Bible Reading Plan for Waiting Seasons: Scripture for When God Says Not Yet
Matt · May 22, 2026
A Bible reading plan for waiting seasons walks you through Scripture that meets you where you are when prayers feel unanswered. The strongest passages are the Psalms of lament, the story of Abraham waiting decades for Isaac, Joseph's years in prison, David's time hiding from Saul, and prophets like Habakkuk who asked God hard questions and kept reading anyway.

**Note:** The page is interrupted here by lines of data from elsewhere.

## src/design/adc_regs_defines.svh

```systemverilog
// How it works
// frame bit 15: 0 read, 1 write
// frame bits 14-9 carry register index
// bit 8 reserved, reads zero
// config bit 7 read-only self-diagnosis flag
// config bit 6 enables burst mode
// config bit 5 enables channel sequencer
// config bits 4-2 oversampling, 2^n samples
// config bit 1 appends status word
// config bit 0 same as bit 1
// select bits 7-4 choose converter B input
// converter B code 1011b returns 0x5555
// select bits 3-0 choose converter A input
// converter A code 1011b returns 0xAAAA
// range codes: 00/11 10V, 01 2.5V, 10 5V
// low range register holds channels 3..0
// every range field resets to 11b
// config register resets to 0x400
// select register resets to 0x600
// high range register holds channels 7..4
// status word: last channel ids, 8-bit crc
// writes to read-only bits are ignored
`ifndef ADC_REGS_DEFINES_SVH
`define ADC_REGS_DEFINES_SVH

// register indices; byte address is four times the index
`define REG_IDX_CONFIG 6'h02
`define REG_IDX_SELECT 6'h03
`define REG_IDX_RANGE_LO 6'h04
`define REG_IDX_RANGE_HI 6'h05

// frame and register word layout
`define FRAME_DIR_BIT 15
`define FRAME_IDX_HI 14
`define FRAME_IDX_LO 9
`define RESERVED_BIT 8
`define CFG_DIAG_BIT 7
`define CFG_BURST_BIT 6
`define CFG_SEQ_BIT 5
`define CFG_OVS_HI 4
`define CFG_OVS_LO 2
`define CFG_STATUS_BIT 1
`define CFG_CRC_BIT 0

// reset values
`define CFG_RESET 16'h0400
`define SELECT_RESET 16'h0600
`define RANGE_LO_RESET 16'h08ff
`define RANGE_HI_RESET 16'h0aff

// converter input codes and fixed test patterns
`define SEL_FIXED_CODE 4'hb
`define PATTERN_A 16'haaaa
`define PATTERN_B 16'h5555

// bus responses
`define RESP_OKAY 2'h0
`define RESP_SLVERR 2'h2

`endif

```

## src/design/adc_regs_pkg.sv

```systemverilog
`include "adc_regs_defines.svh"

package adc_regs_pkg;

  // analog input range per channel
  typedef enum logic [1:0] {
    RANGE_PM10V = 2'h0,
    RANGE_PM2V5 = 2'h1,
    RANGE_PM5V = 2'h2
  } range_t;

  typedef enum logic {
    DIR_READ = 1'b0,
    DIR_WRITE = 1'b1
  } access_dir_t;

  // only the four registers of this bank answer
  function automatic logic is_mapped(input logic [5:0] idx);
    is_mapped = (idx == `REG_IDX_CONFIG) || (idx == `REG_IDX_SELECT) ||
                (idx == `REG_IDX_RANGE_LO) || (idx == `REG_IDX_RANGE_HI);
  endfunction

  // code 11b folds onto the 10 V range as well
  function automatic range_t decode_range(input logic [1:0] code);
    unique case (code)
      2'h1: decode_range = RANGE_PM2V5;
      2'h2: decode_range = RANGE_PM5V;
      default: decode_range = RANGE_PM10V;
    endcase
  endfunction

endpackage

```

## src/design/reg_access_if.sv

```systemverilog
`timescale 1ns/1ns
`default_nettype none

// one register access port into the bank
interface reg_access_if;
  logic wr_en;
  logic [5:0] wr_index;
  logic [7:0] wdata;
  logic wr_hit;
  logic stall;
  logic [5:0] rd_index;
  logic [15:0] rdata;
  logic rd_hit;

  modport master (
    output wr_en, wr_index, wdata, rd_index,
    input wr_hit, stall, rdata, rd_hit
  );
  modport bank (
    input wr_en, wr_index, wdata, rd_index,
    output wr_hit, stall, rdata, rd_hit
  );
endinterface

`default_nettype wire

```

## src/design/frame_port.sv

```systemverilog
`timescale 1ns/1ns
`default_nettype none

module frame_port
  import adc_regs_pkg::*;
(
  // clock and reset
  input wire logic clk,
  input wire logic reset_n,
  // host frame
  input wire logic frame_valid,
  input wire logic [15:0] frame_word,
  output logic frame_reply_valid,
  output logic [15:0] frame_reply,
  // bank access
  reg_access_if.master acc
);

  access_dir_t dir;

  // split the frame into direction, index and data
  always_comb
  begin
    dir = access_dir_t'(frame_word[`FRAME_DIR_BIT]);
    acc.rd_index = frame_word[`FRAME_IDX_HI:`FRAME_IDX_LO];
    acc.wr_index = frame_word[`FRAME_IDX_HI:`FRAME_IDX_LO];
    acc.wdata = frame_word[7:0]; // reserved bit 8 dropped
    acc.wr_en = frame_valid && (dir == DIR_WRITE);
  end

  // read answer one cycle after the frame; unmapped reads return zero
  always_ff @(posedge clk or negedge reset_n)
  begin
    if (!reset_n)
    begin
      frame_reply_valid <= 1'b0;
      frame_reply <= 16'h0000;
    end
    else
    begin
      frame_reply_valid <= frame_valid && (dir == DIR_READ);
      if (frame_valid && (dir == DIR_READ))
        frame_reply <= acc.rd_hit ? acc.rdata : 16'h0000;
    end
  end

endmodule

`default_nettype wire

```

## src/design/axil_slave.sv

```systemverilog
`timescale 1ns/1ns
`default_nettype none

module axil_slave (
  // clock and reset
  input wire logic clk,
  input wire logic reset_n,
  // write address and data
  input wire logic [7:0] s_axi_awaddr,
  input wire logic s_axi_awvalid,
  output logic s_axi_awready,
  input wire logic [31:0] s_axi_wdata,
  input wire logic [3:0] s_axi_wstrb,
  input wire logic s_axi_wvalid,
  output logic s_axi_wready,
  // write response
  output logic [1:0] s_axi_bresp,
  output logic s_axi_bvalid,
  input wire logic s_axi_bready,
  // read
  input wire logic [7:0] s_axi_araddr,
  input wire logic s_axi_arvalid,
  output logic s_axi_arready,
  output logic [31:0] s_axi_rdata,
  output logic [1:0] s_axi_rresp,
  output logic s_axi_rvalid,
  input wire logic s_axi_rready,
  // bank access
  reg_access_if.master acc
);

  logic aw_full_reg;
  logic w_full_reg;
  logic aw_ok_reg;
  logic [5:0] aw_index_reg;
  logic [7:0] wdata_reg;
  logic lane0_reg;
  logic aw_full_next;
  logic w_full_next;
  logic commit;
  logic ar_take;

  // write commits once both halves are held, the response slot is free and the bank does not stall
  assign commit = aw_full_reg && w_full_reg && !s_axi_bvalid && !acc.stall;
  assign aw_full_next = commit ? 1'b0 : (aw_full_reg || (s_axi_awvalid && s_axi_awready));
  assign w_full_next = commit ? 1'b0 : (w_full_reg || (s_axi_wvalid && s_axi_wready));
  assign ar_take = s_axi_arvalid && s_axi_arready;

  // only byte lane 0 holds writable bits
  assign acc.wr_en = commit && aw_ok_reg && lane0_reg && acc.wr_hit;
  assign acc.wr_index = aw_index_reg;
  assign acc.wdata = wdata_reg;
  assign acc.rd_index = s_axi_araddr[7:2];

  // address and data captured independently, in either order
  always_ff @(posedge clk or negedge reset_n)
  begin
    if (!reset_n)
    begin
      aw_full_reg <= 1'b0;
      w_full_reg <= 1'b0;
      s_axi_awready <= 1'b0;
      s_axi_wready <= 1'b0;
      aw_ok_reg <= 1'b0;
      aw_index_reg <= 6'h00;
      wdata_reg <= 8'h00;
      lane0_reg <= 1'b0;
    end
    else
    begin
      aw_full_reg <= aw_full_next;
      w_full_reg <= w_full_next;
      s_axi_awready <= !aw_full_next;
      s_axi_wready <= !w_full_next;
      if (s_axi_awvalid && s_axi_awready)
      begin
        aw_index_reg <= s_axi_awaddr[7:2];
        aw_ok_reg <= (s_axi_awaddr[1:0] == 2'h0);
      end
      if (s_axi_wvalid && s_axi_wready)
      begin
        wdata_reg <= s_axi_wdata[7:0];
        lane0_reg <= s_axi_wstrb[0];
      end
    end
  end

  // write response; misaligned or unmapped answers slave error
  always_ff @(posedge clk or negedge reset_n)
  begin
    if (!reset_n)
    begin
      s_axi_bvalid <= 1'b0;
      s_axi_bresp <= `RESP_OKAY;
    end
    else if (commit)
    begin
      s_axi_bvalid <= 1'b1;
      s_axi_bresp <= (aw_ok_reg && acc.wr_hit) ? `RESP_OKAY : `RESP_SLVERR;
    end
    else if (s_axi_bready)
      s_axi_bvalid <= 1'b0;
  end

  // single outstanding read, data one cycle after the address
  always_ff @(posedge clk or negedge reset_n)
  begin
    if (!reset_n)
    begin
      s_axi_arready <= 1'b0;
      s_axi_rvalid <= 1'b0;
      s_axi_rdata <= 32'h0000_0000;
      s_axi_rresp <= `RESP_OKAY;
    end
    else if (ar_take)
    begin
      s_axi_arready <= 1'b0;
      s_axi_rvalid <= 1'b1;
      if (acc.rd_hit && (s_axi_araddr[1:0] == 2'h0))
      begin
        s_axi_rdata <= {16'h0000, acc.rdata};
        s_axi_rresp <= `RESP_OKAY;
      end
      else
      begin
        s_axi_rdata <= 32'h0000_0000;
        s_axi_rresp <= `RESP_SLVERR;
      end
    end
    else if (s_axi_rvalid && s_axi_rready)
    begin
      s_axi_rvalid <= 1'b0;
      s_axi_arready <= 1'b1;
    end
    else if (!s_axi_rvalid)
      s_axi_arready <= 1'b1;
  end

endmodule

`default_nettype wire

```

## src/design/adc_config_regs.sv

```systemverilog
// Added by the designer: register access over AXI4-Lite.
`timescale 1ns/1ns
`default_nettype none

module adc_config_regs (
  // clock and reset
  input wire logic clk,
  input wire logic reset_n,
  // axi4-lite register bus
  input wire logic [7:0] s_axi_awaddr,
  input wire logic s_axi_awvalid,
  output logic s_axi_awready,
  input wire logic [31:0] s_axi_wdata,
  input wire logic [3:0] s_axi_wstrb,
  input wire logic s_axi_wvalid,
  output logic s_axi_wready,
  output logic [1:0] s_axi_bresp,
  output logic s_axi_bvalid,
  input wire logic s_axi_bready,
  input wire logic [7:0] s_axi_araddr,
  input wire logic s_axi_arvalid,
  output logic s_axi_arready,
  output logic [31:0] s_axi_rdata,
  output logic [1:0] s_axi_rresp,
  output logic s_axi_rvalid,
  input wire logic s_axi_rready,
  // host register frames
  input wire logic frame_valid,
  input wire logic [15:0] frame_word,
  output logic frame_reply_valid,
  output logic [15:0] frame_reply,
  // self-diagnosis result from the power-up check
  input wire logic self_diag_fail_in,
  // converter results
  input wire logic conv_valid,
  input wire logic [15:0] conv_sample_a,
  input wire logic [15:0] conv_sample_b,
  input wire logic [7:0] conv_crc,
  output logic result_valid,
  output logic [15:0] result_a,
  output logic [15:0] result_b,
  output logic status_valid,
  output logic [15:0] status_word,
  // configuration to the converter core
  output logic self_diag_fail_flag,
  output logic burst_mode_enable,
  output logic sequencer_enable,
  output logic [2:0] oversample_ratio_code,
  output logic [7:0] oversample_samples,
  output logic status_append_enable,
  output logic checksum_append_enable,
  output logic [3:0] converter_a_input_select,
  output logic [3:0] converter_b_input_select,
  output adc_regs_pkg::range_t [7:0] group_a_range
);

  import adc_regs_pkg::*;

  localparam logic [15:0] CFG_RST = `CFG_RESET;
  localparam logic [15:0] SEL_RST = `SELECT_RESET;
  localparam logic [15:0] RLO_RST = `RANGE_LO_RESET;
  localparam logic [15:0] RHI_RST = `RANGE_HI_RESET;

  reg_access_if axi_acc ();
  reg_access_if frame_acc ();

  logic [7:0] range_lo_reg;
  logic [7:0] range_hi_reg;
  logic w_en;
  logic [5:0] w_index;
  logic [7:0] w_data;
  logic [7:0] cfg_image;
  logic [7:0] sel_image;

  // assemble a 16-bit register word: zero dir bit, own index, zero reserved bit
  function automatic logic [15:0] read_word(
    input logic [5:0] idx,
    input logic [7:0] cfg,
    input logic [7:0] sel,
    input logic [7:0] rlo,
    input logic [7:0] rhi
  );
    logic [7:0] body;
    body = 8'h00;
    unique case (idx)
      `REG_IDX_CONFIG: body = cfg;
      `REG_IDX_SELECT: body = sel;
      `REG_IDX_RANGE_LO: body = rlo;
      `REG_IDX_RANGE_HI: body = rhi;
      default: body = 8'h00;
    endcase
    read_word = is_mapped(idx) ? {1'b0, idx, 1'b0, body} : 16'h0000;
  endfunction

  // fixed code replaces the sample with the converter's test pattern
  function automatic logic [15:0] pick_result(
    input logic [3:0] sel,
    input logic [15:0] sample,
    input logic [15:0] pattern
  );
    pick_result = (sel == `SEL_FIXED_CODE) ? pattern : sample;
  endfunction

  // 2^n samples per result, one when oversampling is off
  function automatic logic [7:0] samples_for(input logic [2:0] code);
    samples_for = 8'(8'h01 << code);
  endfunction

  // bus slave and frame port share the register bank
  axil_slave u_axil (
    .clk(clk),
    .reset_n(reset_n),
    .s_axi_awaddr(s_axi_awaddr),
    .s_axi_awvalid(s_axi_awvalid),
    .s_axi_awready(s_axi_awready),
    .s_axi_wdata(s_axi_wdata),
    .s_axi_wstrb(s_axi_wstrb),
    .s_axi_wvalid(s_axi_wvalid),
    .s_axi_wready(s_axi_wready),
    .s_axi_bresp(s_axi_bresp),
    .s_axi_bvalid(s_axi_bvalid),
    .s_axi_bready(s_axi_bready),
    .s_axi_araddr(s_axi_araddr),
    .s_axi_arvalid(s_axi_arvalid),
    .s_axi_arready(s_axi_arready),
    .s_axi_rdata(s_axi_rdata),
    .s_axi_rresp(s_axi_rresp),
    .s_axi_rvalid(s_axi_rvalid),
    .s_axi_rready(s_axi_rready),
    .acc(axi_acc.master)
  );

  frame_port u_frame (
    .clk(clk),
    .reset_n(reset_n),
    .frame_valid(frame_valid),
    .frame_word(frame_word),
    .frame_reply_valid(frame_reply_valid),
    .frame_reply(frame_reply),
    .acc(frame_acc.master)
  );

  // live images of the writable bytes for read-back
  assign cfg_image = {self_diag_fail_flag, burst_mode_enable, sequencer_enable,
                      oversample_ratio_code, status_append_enable, checksum_append_enable};
  assign sel_image = {converter_b_input_select, converter_a_input_select};

  // read ports and hit flags; a frame write holds off a bus write for a cycle
  always_comb
  begin
    axi_acc.rdata = read_word(axi_acc.rd_index, cfg_image, sel_image,
                              range_lo_reg, range_hi_reg);
    axi_acc.rd_hit = is_mapped(axi_acc.rd_index);
    axi_acc.wr_hit = is_mapped(axi_acc.wr_index);
    axi_acc.stall = frame_acc.wr_en;
    frame_acc.rdata = read_word(frame_acc.rd_index, cfg_image, sel_image,
                                range_lo_reg, range_hi_reg);
    frame_acc.rd_hit = is_mapped(frame_acc.rd_index);
    frame_acc.wr_hit = is_mapped(frame_acc.wr_index);
    frame_acc.stall = 1'b0;
  end

  // one write per cycle, frame first
  always_comb
  begin
    w_en = frame_acc.wr_en || axi_acc.wr_en;
    w_index = frame_acc.wr_en ? frame_acc.wr_index : axi_acc.wr_index;
    w_data = frame_acc.wr_en ? frame_acc.wdata : axi_acc.wdata;
  end

  // configuration fields; bit 7 is never written
  always_ff @(posedge clk or negedge reset_n)
  begin
    if (!reset_n)
    begin
      burst_mode_enable <= CFG_RST[`CFG_BURST_BIT];
      sequencer_enable <= CFG_RST[`CFG_SEQ_BIT];
      oversample_ratio_code <= CFG_RST[`CFG_OVS_HI:`CFG_OVS_LO];
      status_append_enable <= CFG_RST[`CFG_STATUS_BIT];
      checksum_append_enable <= CFG_RST[`CFG_CRC_BIT];
    end
    else if (w_en && (w_index == `REG_IDX_CONFIG))
    begin
      burst_mode_enable <= w_data[`CFG_BURST_BIT];
      sequencer_enable <= w_data[`CFG_SEQ_BIT];
      oversample_ratio_code <= w_data[`CFG_OVS_HI:`CFG_OVS_LO];
      status_append_enable <= w_data[`CFG_STATUS_BIT];
      checksum_append_enable <= w_data[`CFG_CRC_BIT];
    end
  end

  // sticky failure flag; only a reset clears it, so a later glitch cannot hide it
  always_ff @(posedge clk or negedge reset_n)
  begin
    if (!reset_n)
      self_diag_fail_flag <= CFG_RST[`CFG_DIAG_BIT];
    else if (self_diag_fail_in)
      self_diag_fail_flag <= 1'b1;
  end

  // oversample count follows the code, one cycle behind
  always_ff @(posedge clk or negedge reset_n)
  begin
    if (!reset_n)
      oversample_samples <= 8'h01;
    else
      oversample_samples <= samples_for(oversample_ratio_code);
  end

  // converter input selection
  always_ff @(posedge clk or negedge reset_n)
  begin
    if (!reset_n)
    begin
      converter_a_input_select <= SEL_RST[3:0];
      converter_b_input_select <= SEL_RST[7:4];
    end
    else if (w_en && (w_index == `REG_IDX_SELECT))
    begin
      converter_a_input_select <= w_data[3:0];
      converter_b_input_select <= w_data[7:4];
    end
  end

  // group-a range codes, four 2-bit fields per register
  always_ff @(posedge clk or negedge reset_n)
  begin
    if (!reset_n)
    begin
      range_lo_reg <= RLO_RST[7:0];
      range_hi_reg <= RHI_RST[7:0];
    end
    else if (w_en && (w_index == `REG_IDX_RANGE_LO))
      range_lo_reg <= w_data;
    else if (w_en && (w_index == `REG_IDX_RANGE_HI))
      range_hi_reg <= w_data;
  end

  // decoded ranges lag the register by one cycle to keep outputs registered
  always_ff @(posedge clk or negedge reset_n)
  begin
    if (!reset_n)
      group_a_range <= '{default: RANGE_PM10V};
    else
      for (int ch = 0; ch < 4; ch++)
      begin
        group_a_range[ch] <= decode_range(range_lo_reg[2*ch +: 2]);
        group_a_range[ch+4] <= decode_range(range_hi_reg[2*ch +: 2]);
      end
  end

  // conversion results with fixed-pattern override
  always_ff @(posedge clk or negedge reset_n)
  begin
    if (!reset_n)
    begin
      result_valid <= 1'b0;
      result_a <= 16'h0000;
      result_b <= 16'h0000;
    end
    else
    begin
      result_valid <= conv_valid;
      if (conv_valid)
      begin
        result_a <= pick_result(converter_a_input_select, conv_sample_a, `PATTERN_A);
        result_b <= pick_result(converter_b_input_select, conv_sample_b, `PATTERN_B);
      end
    end
  end

  // status word follows every result while either append bit is set
  always_ff @(posedge clk or negedge reset_n)
  begin
    if (!reset_n)
    begin
      status_valid <= 1'b0;
      status_word <= 16'h0000;
    end
    else
    begin
      status_valid <= conv_valid && (status_append_enable || checksum_append_enable);
      if (conv_valid)
        status_word <= {converter_a_input_select, converter_b_input_select, conv_crc};
    end
  end

endmodule

`default_nettype wire

```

Waiting is one of the most common experiences in the Bible, but it almost never makes the highlight reel. Sarah waited 25 years. Joseph waited 13. The Israelites waited 400. We tend to skip from promise to fulfillment in our heads, forgetting that the people in between had to keep getting up in the morning without knowing how it ended.
Why a waiting-season reading plan helps
When you're waiting — for a diagnosis, a job, a spouse, a child, a breakthrough — random Bible reading can feel jarring. Genealogies don't always speak to grief. Levitical laws don't always meet anxiety where it lives.
A focused plan keeps you in passages where the writers actually understood waiting. You stop trying to make every chapter "fit" your situation and start hearing from people who lived through long, uncertain stretches and came out with their faith intact (and sometimes barely).
A 30-day waiting season reading plan
Read one passage per day. Sit with it. Don't rush.
Week 1 — The Psalms of waiting
- Day 1: Psalm 13 ("How long, O Lord?")
- Day 2: Psalm 27
- Day 3: Psalm 37
- Day 4: Psalm 40
- Day 5: Psalm 62
- Day 6: Psalm 130
- Day 7: Psalm 131
Week 2 — Abraham and Sarah
- Day 8: Genesis 12:1-9
- Day 9: Genesis 15
- Day 10: Genesis 16
- Day 11: Genesis 17:1-22
- Day 12: Genesis 18:1-15
- Day 13: Genesis 21:1-7
- Day 14: Hebrews 11:8-19
Week 3 — Joseph and David
- Day 15: Genesis 37
- Day 16: Genesis 39
- Day 17: Genesis 40
- Day 18: Genesis 41:1-45
- Day 19: 1 Samuel 16:1-13
- Day 20: 1 Samuel 24
- Day 21: 2 Samuel 5:1-5
Week 4 — The prophets and promises
- Day 22: Isaiah 40
- Day 23: Isaiah 43:1-7
- Day 24: Lamentations 3:19-33
- Day 25: Habakkuk 1-2
- Day 26: Habakkuk 3
- Day 27: Luke 2:25-38 (Simeon and Anna)
- Day 28: Romans 8:18-30
- Day 29: 2 Corinthians 4:16-18
- Day 30: Revelation 21:1-7
How to read these passages without rushing
Slow down. A waiting-season reading plan isn't about checking boxes — it's about letting Scripture do its slow work. Read the passage twice. Underline one verse. Ask one question. Write down what you're waiting for and bring it honestly to God, the way the psalmists did.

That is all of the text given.